A couple of years ago I had the pleasure of instructing a very inspiring student in our local Wilderness Basics class. Last year I wrote a little blurb about this student, and her battle with breast cancer for the first annual Outdoorzy.com Outdoor Service Preservation Environment and Conservation Award. Here is the story:
Each winter I volunteer by staffing and leading camping trips for the local Sierra Club’s Wilderness Basics Course. During the 10-week course, we train upwards of 200+ students, to participate in the outdoor experience safely and with a minimal impact on the environment.
This year I had a unique student, and older women who was very tentative about any type of camping experience. As it turns out, she was not new to the outdoors, but she was convinced that hiking and camping were lost to her as she was in the middle of chemotherapy treatment for cancer. I convinced her it would be OK and that she could survive the initial car camping trip. I gave her a ride to the campsite, and carried the huge amount of gear she thought she would need to survive.
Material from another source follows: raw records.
==> src/rtl/gb_frame_writer.sv <==
// PPU pixel capture and frame-buffer write controller with optional ping-pong banking.
// Double buffering is enabled by defining GB_FB_DOUBLE_BUFFER_EN; otherwise a single bank is used.
module gb_frame_writer #(
  parameter int H_PIXELS = 160,
  parameter int V_PIXELS = 144,
  parameter int PIX_W    = 2,
  parameter int ADDR_W   = 15,
  parameter int X_W      = 8,
  parameter int Y_W      = 8
) (
  input  logic              GameBoy_clk,
  input  logic              GameBoy_reset,
  input  logic [PIX_W-1:0]  px_data,
  input  logic              px_valid,
  input  logic              px_vsync,
  input  logic              disp_frame_start,
  output logic              fb_we,
  output logic [ADDR_W-1:0] fb_waddr,
  output logic [PIX_W-1:0]  fb_wdata,
  output logic              fb_wbank,
  output logic              fb_rbank,
  output logic              frame_done,
  output logic [X_W-1:0]    cur_x,
  output logic [Y_W-1:0]    cur_y,
  output logic [7:0]        overrun_cnt
);

`ifdef GB_FB_DOUBLE_BUFFER_EN
  localparam bit DOUBLE_BUF = 1'b1;
`else
  localparam bit DOUBLE_BUF = 1'b0;
`endif

  localparam logic [X_W-1:0] X_LAST = X_W'(H_PIXELS - 1);
  localparam logic [Y_W-1:0] Y_LAST = Y_W'(V_PIXELS - 1);

  typedef enum logic {FILL, HOLD} state_t;

  state_t              state_reg, state_next;
  logic [X_W-1:0]      x_reg, x_next;
  logic [Y_W-1:0]      y_reg, y_next;
  logic [ADDR_W-1:0]   addr_reg, addr_next;
  logic                we_reg, we_next;
  logic [ADDR_W-1:0]   waddr_reg, waddr_next;
  logic [PIX_W-1:0]    wdata_reg, wdata_next;
  logic                done_reg, done_next;
  logic                wbank_reg, wbank_next;
  logic [7:0]          ovr_reg, ovr_next;

  // vsync restarts the raster; a pixel in the same cycle lands at address 0
  logic [X_W-1:0]      base_x;
  logic [Y_W-1:0]      base_y;
  logic [ADDR_W-1:0]   base_addr;

  assign base_x    = px_vsync ? '0 : x_reg;
  assign base_y    = px_vsync ? '0 : y_reg;
  assign base_addr = px_vsync ? '0 : addr_reg;

  always_ff @(posedge GameBoy_clk or posedge GameBoy_reset) begin
    if (GameBoy_reset) begin
      state_reg <= FILL;
      x_reg     <= '0;
      y_reg     <= '0;
      addr_reg  <= '0;
      we_reg    <= 1'b0;
      waddr_reg <= '0;
      wdata_reg <= '0;
      done_reg  <= 1'b0;
      wbank_reg <= 1'b0;
      ovr_reg   <= 8'd0;
    end else begin
      state_reg <= state_next;
      x_reg     <= x_next;
      y_reg     <= y_next;
      addr_reg  <= addr_next;
      we_reg    <= we_next;
      waddr_reg <= waddr_next;
      wdata_reg <= wdata_next;
      done_reg  <= done_next;
      wbank_reg <= wbank_next;
      ovr_reg   <= ovr_next;
    end
  end

  always_comb begin
    state_next = state_reg;
    wbank_next = wbank_reg;
    ovr_next   = ovr_reg;
    we_next    = 1'b0;
    done_next  = 1'b0;
    waddr_next = waddr_reg;
    wdata_next = wdata_reg;
    x_next     = base_x;
    y_next     = base_y;
    addr_next  = base_addr;

    // Swap has priority over an overrun so a coincident pixel goes to the new bank
    if (state_reg == HOLD) begin
      if (disp_frame_start) begin
        wbank_next = ~wbank_reg;
        state_next = FILL;
      end else if (px_valid) begin
        if (ovr_reg != 8'hFF)
          ovr_next = ovr_reg + 8'd1;
        state_next = FILL;
      end
    end

    if (px_valid) begin
      we_next    = 1'b1;
      waddr_next = base_addr;
      wdata_next = px_data;
      if (base_x == X_LAST) begin
        x_next = '0;
        if (base_y == Y_LAST) begin
          y_next     = '0;
          addr_next  = '0;
          done_next  = 1'b1;
          state_next = DOUBLE_BUF ? HOLD : FILL;
        end else begin
          y_next    = base_y + Y_W'(1);
          addr_next = base_addr + ADDR_W'(1);
        end
      end else begin
        x_next    = base_x + X_W'(1);
        addr_next = base_addr + ADDR_W'(1);
      end
    end
  end

  assign fb_we       = we_reg;
  assign fb_waddr    = waddr_reg;
  assign fb_wdata    = wdata_reg;
  assign frame_done  = done_reg;
  assign fb_wbank    = wbank_reg;
  assign fb_rbank    = DOUBLE_BUF ? ~wbank_reg : 1'b0;
  assign cur_x       = x_reg;
  assign cur_y       = y_reg;
  assign overrun_cnt = ovr_reg;

endmodule

==> config.mk <==
export PLATFORM = sky130hd
export DESIGN_NAME = gb_frame_writer
export DESIGN_NICKNAME = d
export VERILOG_FILES = /design/src/rtl/gb_frame_writer.sv
export SDC_FILE = /design/constraint.sdc
export NUM_CORES = 1
export LEC_CHECK = 0
export ABC_CLOCK_PERIOD_IN_PS = 2029
export CAP_MARGIN = 40
export CORE_MARGIN = 2
export CORE_UTILIZATION = 47
export CTS_BUF_LIST = sky130_fd_sc_hd__clkbuf_16
export DETAILED_ROUTE_END_ITERATION = 8
export GPL_ROUTABILITY_DRIVEN = 0
export HOLD_SLACK_MARGIN = 0.08
export PLACE_DENSITY = 0.73
export SYNTH_ARGS = -nofsm -noshare
export SYNTH_HDL_FRONTEND = slang
export SYNTH_SLANG_ARGS = --single-unit
==> constraint.sdc <==
create_clock -name GameBoy_clk -period 2.03 [get_ports GameBoy_clk]
set_input_delay 0.609 -clock GameBoy_clk [delete_from_list [all_inputs] [get_ports GameBoy_clk]]
set_output_delay 0.609 -clock GameBoy_clk [all_outputs]
set_load 0.005 [all_outputs]
==> results.py <==
metrics = {
    "floorplanning": {
        "die_area_mm2": 0.00671,
        "start_util_pct": 48.5,
        "rows": 28,
        "die_w_um": 81.9,
        "ios": 52,
        "die_h_um": 81.9,
        "core_mm2": 0.00589,
    },
    "synthesis": {
        "synth_compound_area_share_pct": 6.80,
        "synth-simple-area-share_pct": 23.3,
        "syn-num-nets": 274,
        "synth.avg_cell_area_um2": 10.9,
        "synth_ff_type": "dfrtp_1",
        "synth.top_cell.area_share_pct": 52.6,
        "synth-xor-area-share_pct": 7.37,
        "synthArstFlopShare_pct": 100,
        "synth-edff-count": 0,
        "yosysSeqAreaShare_pct": 52.6,
        "synth_top_family_by_area": "simple AND/OR/NAND/NOR gates",
        "synthDistinctLibCells": 45,
        "synth_top_area_cell": "dfrtp_1",
        "synth_area_leaders": "dfrtp_1 (53%), xnor2_1 (5.8%), mux2_2 (4.7%)",
        "syn_inst": 263,
        "yosysWarnings": 0,
        "synth_mux_area_share_pct": 5.09,
        "netlist_area_mm2": 0.00285,
        "synth_fa_ha_area_share_pct": 1.75,
        "ys_ff_latch": 60,
    },
    "cts": {
        "cts_tree": "built",
        "cts_buffers": 9,
        "htree_levels": 3,
        "clock_latency_ns": 0.33,
        "cts_sinks": 60,
        "clk_pin_slew_ns": 0.06,
        "clock_path_buffers": 2,
        "ctsRootBufferMaster": "clkbuf_16",
    },
    "critical_path": {
        "worstSetupStartpointType": "input port",
        "r2r_slack_ns": 0.18,
        "worstSetupPathType": "input port to flop",
        "critPathMaxFanout": 3,
        "timing.rr.end": "cur_y[7]",
        "crit_path_end": "addr_reg[12]",
        "reg2reg_from": "cur_x[0]",
        "cp.arrival_ns": 2.14,
        "critPathLaunch": "px_vsync",
        "end_kind": "flop",
        "cp.required_ns": 2.25,
        "rr_worst_depth": 6,
    },
    "route": {
        "postRouteAntennaNets": 0,
        "wl_met1_um": 2990,
        "viasPerCell": 5.29,
        "highest-signal-layer": "met4",
        "wl_met2_um": 3130,
        "wire_per_inst_um": 15.0,
        "firstDrtPassIters": 4,
        "met3WireLength_um": 267,
        "detail_route.iter0.violations": 95,
        "via_count": 2324,
        "drt-total-wl_um": 6580,
        "post-route-drc-count": 0,
    },
    "sta": {
        "tightest_slew_ns": 0.482,
        "period_minus_slack_ns": 1.92,
        "fmax_mhz": 520,
        "skew_ns": 0.00651,
        "setup-tns-final_ns": 0,
        "fin_crit_sh_pct": 94.8,
        "maxSlewHeadroom_pct": 67.4,
        "slew_violations": 0,
        "final.setup.worst_slack_ns": 0.106,
        "hold_violations": 0,
        "setup_violations": 0,
    },
    "job": {
        "drv_cap": 0,
    },
    "global_route": {
        "grt_first_pass_wirelength_um": 10800,
        "grt_max_degree": 61,
        "grt_pass1_vias": 2256,
        "grt-ovfl-total": 0,
        "grt_usage_pct": 21.5,
        "antenna_found_initial": 0,
    },
    "layout": {
        "final_cell_mix": "dfrtp_1 (60), clkdlybuf4s50_1 (49), buf_4 (43), nand2_1 (28)",
        "nets": 370,
        "final_common_cell": "dfrtp_1",
        "synthToLayoutAreaGrowth_pct": 44.1,
        "fin_cells": 439,
        "diodes": 0,
        "fillers": 404,
        "drive_gt1_share_pct": 26.4,
        "final_area_mm2": 0.00411,
    },
    "pwr": {
        "p_int_uw": 2260,
        "p_switching_uw": 651,
        "p_clk_share_pct": 51.8,
        "power_density_mw_per_mm2": 708,
        "power_frac_comb_pct": 6.1,
        "p_seq_share_pct": 42.1,
        "total_leakage_power_uw": 0.00185,
        "p_total_uw": 2910,
        "swShare_pct": 22.3,
        "ir_drop_v": 0.000471,
    },
    "min_path": {
        "hp-start": "fb_wbank",
        "holdCritPathClass": "flop to flop",
    },
    "place": {
        "port_buffers": 50,
        "place_area_mm2": 0.00373,
        "post-dp-hpwl_um": 4380,
        "detailedPlace.worstSlack_ns": -0.577,
        "dp_cells": 417,
    },
    "status": {
        "outcome": "complete, no violations",
    },
}
## power groups by stage
stage | sequential [uW] | clock [uW] | combinational [uW]
floorplan | 1250 | 0 | 86.3
detailed placement | 1250 | 0 | 170
finish | 1230 | 1510 | 178
CTS | 1220 | 1540 | 175
global placement | 1250 | 0 | 166
global route | 1230 | 1590 | 196
## what timing repair did
item / CTS / global route
pin swaps: 2 / 4
setup endpoints to repair: 26 / 13
gates resized for setup: 3 / 11
setup buffers: 5 / 2
hold buffers: 0 / 0
## cells by family after synthesis
| kind of cell | after synthesis |
|---|---|
| simple gates | 117 |
| flops | 60 |
| compound gates | 27 |
| xor+xnor | 24 |
| buf+inv | 17 |
| mux | 13 |
| fa+ha+maj | 4 |
| other cells | 1 |
## synthesized netlist by cell type (4+ instances only)
library cell and count:
a21oi_1 7, and3_1 5, and4b_1 4, clkbuf_1 7, dfrtp_1 60, ha_1 4, inv_1 5, mux2_2 12
nand2_1 28, nand3_1 11, nand4_1 9, nor2_1 19, nor2b_1 12, nor3_1 10, o21ai_0 6, xnor2_1 19
xor2_1 5
## worst min-delay path by stage
stage	to	slack, ns	cells after the start
final	fb_wbank	0.46	1
after global routing	fb_wbank	0.51	1
after CTS	fb_wbank	0.47	1
after detailed placement	fb_wbank	0.46	1
after global placement	fb_wbank	0.46	1
after floorplan	fb_wbank	0.47	1
## cell type report
cell class / count / area (um^2) / area share (%)
Sequential cell: 60 / 1500 / 36.5
Tap cell: 75 / 93.8 / 2.28
Timing Repair Buffer: 97 / 881 / 21.4
Multi-Input combinational cell: 186 / 1310 / 32.0
Inverter: 5 / 22.5 / 0.548
Clock buffer: 9 / 225 / 5.48
Clock inverter: 7 / 73.8 / 1.80
## routing by layer
layer,vias to the layer above,track usage (%)
li1,1115,-
met1,1122,28.8
met2,70,32.5
met3,17,4.07
met4,0,12.3
met5,-,0
## metrics by stage
stage | hold WS, ns | util [%]
2_1_floorplan | 0.468 | -
3_3_place_gp | 0.461 | 63.4
3_5_place_dp | 0.461 | 63.4
4_1_cts | 0.473 | 69.2
5_1_grt | 0.509 | 69.9
6_report | 0.465 | 69.9
## critical path, cell delays in order
cell      delay [ns]
buf_2           0.12
buf_6           0.13
nor2b_4         0.11
ha_2            0.19
nand4b_1        0.18
nor4_4          0.38
buf_4           0.20
a311o_1         0.16
a21oi_1         0.06
No activity file was read; power rests on OpenSTA's default activity.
She survived the first camp-out, regained a little confidence, and was soon signed up for the first backpacking trip. To make a long story short, she went through the rest of the course, slowly gaining strength and experience, and we celebrated the end of the final trip with high-fives and hugs, an overnight snow camping trip in the Sierra in which several feet of snow fell on us and we hiked in snow shoes multiple miles. The last time I heard from this student, she was full of energy and full of life, working on gaining a little more outdoor experience so that she can begin to lead young cancer survivors into the outdoors. While I can not take responsibility for her recovery or the direction she is taking, I like to think that my service time has provided a vehicle in which this student and the 200+ others can learn and pass on environmentally responsible outdoor adventuring.
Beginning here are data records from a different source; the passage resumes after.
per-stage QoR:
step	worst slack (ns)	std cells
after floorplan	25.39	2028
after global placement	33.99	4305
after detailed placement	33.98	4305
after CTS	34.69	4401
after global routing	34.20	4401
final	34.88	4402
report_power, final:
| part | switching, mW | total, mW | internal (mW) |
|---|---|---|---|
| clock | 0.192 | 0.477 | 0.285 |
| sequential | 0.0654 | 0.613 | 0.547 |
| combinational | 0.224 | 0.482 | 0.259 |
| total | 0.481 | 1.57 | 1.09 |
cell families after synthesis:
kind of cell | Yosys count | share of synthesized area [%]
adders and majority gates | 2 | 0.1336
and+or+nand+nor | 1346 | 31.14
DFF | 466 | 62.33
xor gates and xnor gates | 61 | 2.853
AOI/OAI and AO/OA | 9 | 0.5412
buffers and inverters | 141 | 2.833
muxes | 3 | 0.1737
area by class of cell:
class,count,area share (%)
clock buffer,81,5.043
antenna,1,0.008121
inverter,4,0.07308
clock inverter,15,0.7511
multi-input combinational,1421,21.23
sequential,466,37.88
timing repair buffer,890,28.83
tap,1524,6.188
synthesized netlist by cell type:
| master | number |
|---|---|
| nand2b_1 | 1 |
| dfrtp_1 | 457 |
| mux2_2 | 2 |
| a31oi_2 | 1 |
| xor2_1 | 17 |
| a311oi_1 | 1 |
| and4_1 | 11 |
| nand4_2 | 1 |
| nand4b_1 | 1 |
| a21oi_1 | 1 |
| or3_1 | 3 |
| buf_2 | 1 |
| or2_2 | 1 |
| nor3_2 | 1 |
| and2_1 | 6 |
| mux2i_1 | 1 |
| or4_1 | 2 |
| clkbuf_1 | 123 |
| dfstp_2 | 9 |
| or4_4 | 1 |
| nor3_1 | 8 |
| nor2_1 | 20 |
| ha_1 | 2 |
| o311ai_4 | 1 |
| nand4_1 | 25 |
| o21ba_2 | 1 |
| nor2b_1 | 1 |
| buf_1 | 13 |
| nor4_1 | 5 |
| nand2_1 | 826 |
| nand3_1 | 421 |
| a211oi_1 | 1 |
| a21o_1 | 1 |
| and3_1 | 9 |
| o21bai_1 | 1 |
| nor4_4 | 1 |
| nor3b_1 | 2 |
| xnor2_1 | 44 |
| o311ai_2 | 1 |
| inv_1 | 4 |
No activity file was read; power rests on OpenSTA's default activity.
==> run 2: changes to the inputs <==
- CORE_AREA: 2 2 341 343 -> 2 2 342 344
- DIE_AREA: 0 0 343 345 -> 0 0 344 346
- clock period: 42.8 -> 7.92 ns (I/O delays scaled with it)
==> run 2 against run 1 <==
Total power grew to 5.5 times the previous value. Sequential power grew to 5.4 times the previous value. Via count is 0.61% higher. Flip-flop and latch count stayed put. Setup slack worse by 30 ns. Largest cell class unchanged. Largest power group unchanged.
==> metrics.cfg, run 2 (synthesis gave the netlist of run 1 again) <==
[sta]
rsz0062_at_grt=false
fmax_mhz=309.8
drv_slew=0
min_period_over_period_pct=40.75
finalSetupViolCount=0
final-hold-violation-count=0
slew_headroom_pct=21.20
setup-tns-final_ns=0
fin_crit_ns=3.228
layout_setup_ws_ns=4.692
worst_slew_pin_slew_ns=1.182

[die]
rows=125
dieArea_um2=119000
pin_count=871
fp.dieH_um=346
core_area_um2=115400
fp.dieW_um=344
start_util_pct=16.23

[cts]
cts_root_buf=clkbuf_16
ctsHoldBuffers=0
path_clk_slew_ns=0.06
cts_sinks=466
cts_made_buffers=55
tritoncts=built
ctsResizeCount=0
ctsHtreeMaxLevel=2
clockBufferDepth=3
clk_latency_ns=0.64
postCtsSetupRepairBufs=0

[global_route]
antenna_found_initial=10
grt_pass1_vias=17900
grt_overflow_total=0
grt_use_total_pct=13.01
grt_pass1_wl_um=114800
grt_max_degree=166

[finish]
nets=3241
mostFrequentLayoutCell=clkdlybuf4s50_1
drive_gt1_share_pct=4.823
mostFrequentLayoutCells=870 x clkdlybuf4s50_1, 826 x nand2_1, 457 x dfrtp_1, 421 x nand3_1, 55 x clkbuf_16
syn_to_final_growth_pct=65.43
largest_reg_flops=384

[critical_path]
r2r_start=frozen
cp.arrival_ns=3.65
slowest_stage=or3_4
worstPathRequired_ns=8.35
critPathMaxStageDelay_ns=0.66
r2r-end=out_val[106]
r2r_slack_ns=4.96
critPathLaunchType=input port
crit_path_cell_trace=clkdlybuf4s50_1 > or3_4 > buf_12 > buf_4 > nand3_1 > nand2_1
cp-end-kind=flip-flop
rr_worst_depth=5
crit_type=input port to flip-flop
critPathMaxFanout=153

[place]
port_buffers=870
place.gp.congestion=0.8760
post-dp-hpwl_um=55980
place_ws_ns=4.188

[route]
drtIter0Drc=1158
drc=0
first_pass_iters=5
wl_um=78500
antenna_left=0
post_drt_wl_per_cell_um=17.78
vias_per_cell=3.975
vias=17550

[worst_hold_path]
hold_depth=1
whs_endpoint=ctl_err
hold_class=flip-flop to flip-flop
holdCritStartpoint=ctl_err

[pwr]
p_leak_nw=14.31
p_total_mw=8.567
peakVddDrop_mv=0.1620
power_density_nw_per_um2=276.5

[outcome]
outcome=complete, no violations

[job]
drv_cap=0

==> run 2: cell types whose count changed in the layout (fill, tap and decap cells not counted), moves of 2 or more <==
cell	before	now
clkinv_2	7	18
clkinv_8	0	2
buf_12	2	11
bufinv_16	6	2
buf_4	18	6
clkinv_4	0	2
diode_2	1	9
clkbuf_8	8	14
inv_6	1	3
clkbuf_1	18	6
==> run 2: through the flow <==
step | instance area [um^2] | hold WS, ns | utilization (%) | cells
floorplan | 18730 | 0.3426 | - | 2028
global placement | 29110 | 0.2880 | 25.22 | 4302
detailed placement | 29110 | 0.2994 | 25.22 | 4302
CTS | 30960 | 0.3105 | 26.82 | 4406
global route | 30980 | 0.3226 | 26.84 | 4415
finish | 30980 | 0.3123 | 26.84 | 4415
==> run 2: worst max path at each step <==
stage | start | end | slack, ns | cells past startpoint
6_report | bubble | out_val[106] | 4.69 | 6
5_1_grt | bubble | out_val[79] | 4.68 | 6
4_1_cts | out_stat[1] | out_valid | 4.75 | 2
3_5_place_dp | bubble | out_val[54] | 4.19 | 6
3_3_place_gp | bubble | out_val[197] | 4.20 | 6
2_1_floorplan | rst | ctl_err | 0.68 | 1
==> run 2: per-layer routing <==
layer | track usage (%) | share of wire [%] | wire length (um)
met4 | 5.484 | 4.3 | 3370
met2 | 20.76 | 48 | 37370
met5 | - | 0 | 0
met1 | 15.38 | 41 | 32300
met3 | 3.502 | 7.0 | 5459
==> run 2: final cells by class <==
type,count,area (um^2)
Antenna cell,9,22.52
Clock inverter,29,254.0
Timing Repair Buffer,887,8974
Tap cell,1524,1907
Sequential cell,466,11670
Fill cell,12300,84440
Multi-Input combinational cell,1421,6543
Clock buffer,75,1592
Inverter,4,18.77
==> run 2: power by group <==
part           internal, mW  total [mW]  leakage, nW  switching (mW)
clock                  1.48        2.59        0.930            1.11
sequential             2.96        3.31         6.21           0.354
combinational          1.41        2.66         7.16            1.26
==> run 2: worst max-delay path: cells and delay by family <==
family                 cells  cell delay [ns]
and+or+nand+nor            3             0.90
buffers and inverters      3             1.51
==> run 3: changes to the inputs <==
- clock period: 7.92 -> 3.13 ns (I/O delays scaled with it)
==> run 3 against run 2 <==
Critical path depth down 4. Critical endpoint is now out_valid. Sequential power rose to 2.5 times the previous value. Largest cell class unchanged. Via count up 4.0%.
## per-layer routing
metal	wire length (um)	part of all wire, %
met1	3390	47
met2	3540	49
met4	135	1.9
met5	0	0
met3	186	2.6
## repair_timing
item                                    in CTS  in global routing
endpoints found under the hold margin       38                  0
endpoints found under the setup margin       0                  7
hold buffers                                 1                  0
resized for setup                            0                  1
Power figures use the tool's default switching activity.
==> config.mk <==
export PLATFORM = sky130hd
export DESIGN_NAME = bibp_kuyruk
export DESIGN_NICKNAME = d
export VERILOG_FILES = /design/src/rtl/bibp_pkg.sv /design/src/rtl/bibp_fifo.sv /design/src/rtl/bibp_kuyruk.sv
export SDC_FILE = /design/constraint.sdc
export NUM_CORES = 1
export LEC_CHECK = 0
export ABC_AREA = 1
export CAP_MARGIN = 20
export CORE_MARGIN = 3
export CORE_UTILIZATION = 52
export CTS_BUF_LIST = sky130_fd_sc_hd__clkbuf_16
export DETAILED_ROUTE_END_ITERATION = 6
export PLACE_DENSITY = 0.79
export SLEW_MARGIN = 20
export SYNTH_ARGS = -nofsm -noshare
export SYNTH_HDL_FRONTEND = slang
export SYNTH_SLANG_ARGS = --single-unit
==> constraint.sdc <==
create_clock -name clk -period 2.7 [get_ports clk]
set_input_delay 0.405 -clock clk [delete_from_list [all_inputs] [get_ports clk]]
set_output_delay 0.405 -clock clk [all_outputs]
set_load 0.01 [all_outputs]
==> src/rtl/bibp_pkg.sv <==
// Shared opcode constants and opcode classification for the bibp ALU and its
// instruction queue.
package bibp_pkg;

    localparam logic [2:0] KOD_TOPLA = 3'b000;
    localparam logic [2:0] KOD_CIKAR = 3'b001;
    localparam logic [2:0] KOD_VE    = 3'b010;
    localparam logic [2:0] KOD_VEYA  = 3'b011;
    localparam logic [2:0] KOD_XOR   = 3'b100;

    function automatic logic kod_gecerli(input logic [2:0] kod);
        return kod <= KOD_XOR;
    endfunction

endpackage
**config.mk**
```make
export PLATFORM = sky130hd
export DESIGN_NAME = pipeline_controller
export DESIGN_NICKNAME = d
export VERILOG_FILES = /design/src/rtl/pipeline_pkg.sv /design/src/rtl/stall_watchdog.sv /design/src/rtl/pipeline_controller.sv
export SDC_FILE = /design/constraint.sdc
export NUM_CORES = 1
export LEC_CHECK = 0
export CORE_UTILIZATION = 35
export DETAILED_ROUTE_END_ITERATION = 16
export DONT_BUFFER_PORTS = 1
export PLACE_DENSITY = 0.46
export SYNTH_ARGS = -nofsm -noshare
export SYNTH_HDL_FRONTEND = slang
export SYNTH_HIERARCHICAL = 1
export SYNTH_SLANG_ARGS = --single-unit
```
**constraint.sdc**
```tcl
create_clock -name clk -period 2.5 [get_ports clk]
set_input_delay 0.5 -clock clk [delete_from_list [all_inputs] [get_ports clk]]
set_output_delay 0.5 -clock clk [all_outputs]
set_load 0.02 [all_outputs]
```
--- src/rtl/parity_frame_rx.sv ---
// Serial frame receiver: start, DATA_W data bits LSB-first, parity, stop.
// Optional errored-frame counter enabled by `define PARITY_RX_ERRCNT_EN.
module parity_frame_rx
  import parity_pkg::*;
#(
  parameter int DATA_W = 8,
  parameter int ODD    = PAR_EVEN
) (
  input  logic              clk,
  input  logic              rst_n,
  input  logic              bit_valid,
  input  logic              sin,
  output logic [DATA_W-1:0] data_out,
  output logic              data_valid,
  output logic              parity_err,
  output logic              frame_err,
  output logic              busy
`ifdef PARITY_RX_ERRCNT_EN
  ,
  output logic [7:0]        err_cnt
`endif
);

  localparam int              CNT_W    = $clog2(DATA_W + 1);
  localparam logic [CNT_W-1:0] LAST_BIT = CNT_W'(DATA_W - 1);
  localparam logic            ODD_BIT  = (ODD == PAR_ODD);

  rx_state_t         state;
  logic [DATA_W-1:0] shreg;
  logic [CNT_W-1:0]  bit_cnt;
  logic              acc;
  logic              acc_clr;
  logic              acc_en;
  logic              par_bad;

  // New bit enters at the MSB so the first data bit ends up in bit 0;
  // the widened temporary keeps this valid for DATA_W = 1.
  function automatic logic [DATA_W-1:0] shift_in(input logic [DATA_W-1:0] s,
                                                 input logic b);
    logic [DATA_W:0] t;
    t = {b, s};
    return t[DATA_W:1];
  endfunction

`ifdef PARITY_RX_ERRCNT_EN
  function automatic logic [7:0] sat_inc(input logic [7:0] v);
    return (v == 8'hFF) ? v : v + 8'd1;
  endfunction
`endif

  assign acc_clr = bit_valid && (state == IDLE) && !sin;
  assign acc_en  = bit_valid && ((state == DATA) || (state == PARITY));
  assign par_bad = acc ^ ODD_BIT;

  parity_acc u_acc (
    .clk   (clk),
    .rst_n (rst_n),
    .clr   (acc_clr),
    .en    (acc_en),
    .d     (sin),
    .acc   (acc)
  );

  always_ff @(posedge clk or negedge rst_n) begin
    if (!rst_n) begin
      state      <= IDLE;
      shreg      <= '0;
      bit_cnt    <= '0;
      data_out   <= '0;
      data_valid <= 1'b0;
      parity_err <= 1'b0;
      frame_err  <= 1'b0;
      busy       <= 1'b0;
`ifdef PARITY_RX_ERRCNT_EN
      err_cnt    <= 8'd0;
`endif
    end else begin
      data_valid <= 1'b0;
      if (bit_valid) begin
        case (state)
          IDLE: begin
            if (!sin) begin
              state   <= DATA;
              shreg   <= '0;
              bit_cnt <= '0;
              busy    <= 1'b1;
            end
          end
          DATA: begin
            shreg   <= shift_in(shreg, sin);
            bit_cnt <= bit_cnt + CNT_W'(1);
            if (bit_cnt == LAST_BIT) state <= PARITY;
          end
          PARITY: state <= STOP;
          STOP: begin
            // A bad stop bit is reported but the word is still delivered.
            data_out   <= shreg;
            parity_err <= par_bad;
            frame_err  <= ~sin;
            data_valid <= 1'b1;
            busy       <= 1'b0;
            state      <= IDLE;
`ifdef PARITY_RX_ERRCNT_EN
            if (par_bad || !sin) err_cnt <= sat_inc(err_cnt);
`endif
          end
          default: state <= IDLE;
        endcase
      end
    end
  end

endmodule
Since this time, breast cancer seems to be touching my life all the time, and I was reminded that I am certainly not alone in feeling the effect of breast cancer on friends and loved ones through a series of posts on the Verde Blog which you can read here and here. These posts focus on one active families battle with cancer, and his call to action through his bicycling blog; Fat Cyclist . As a family my, I can empathize with him, but cannot imaging the pain that cancer has wrought on his family. I only hope I can do a little part by spreading the word to a few people.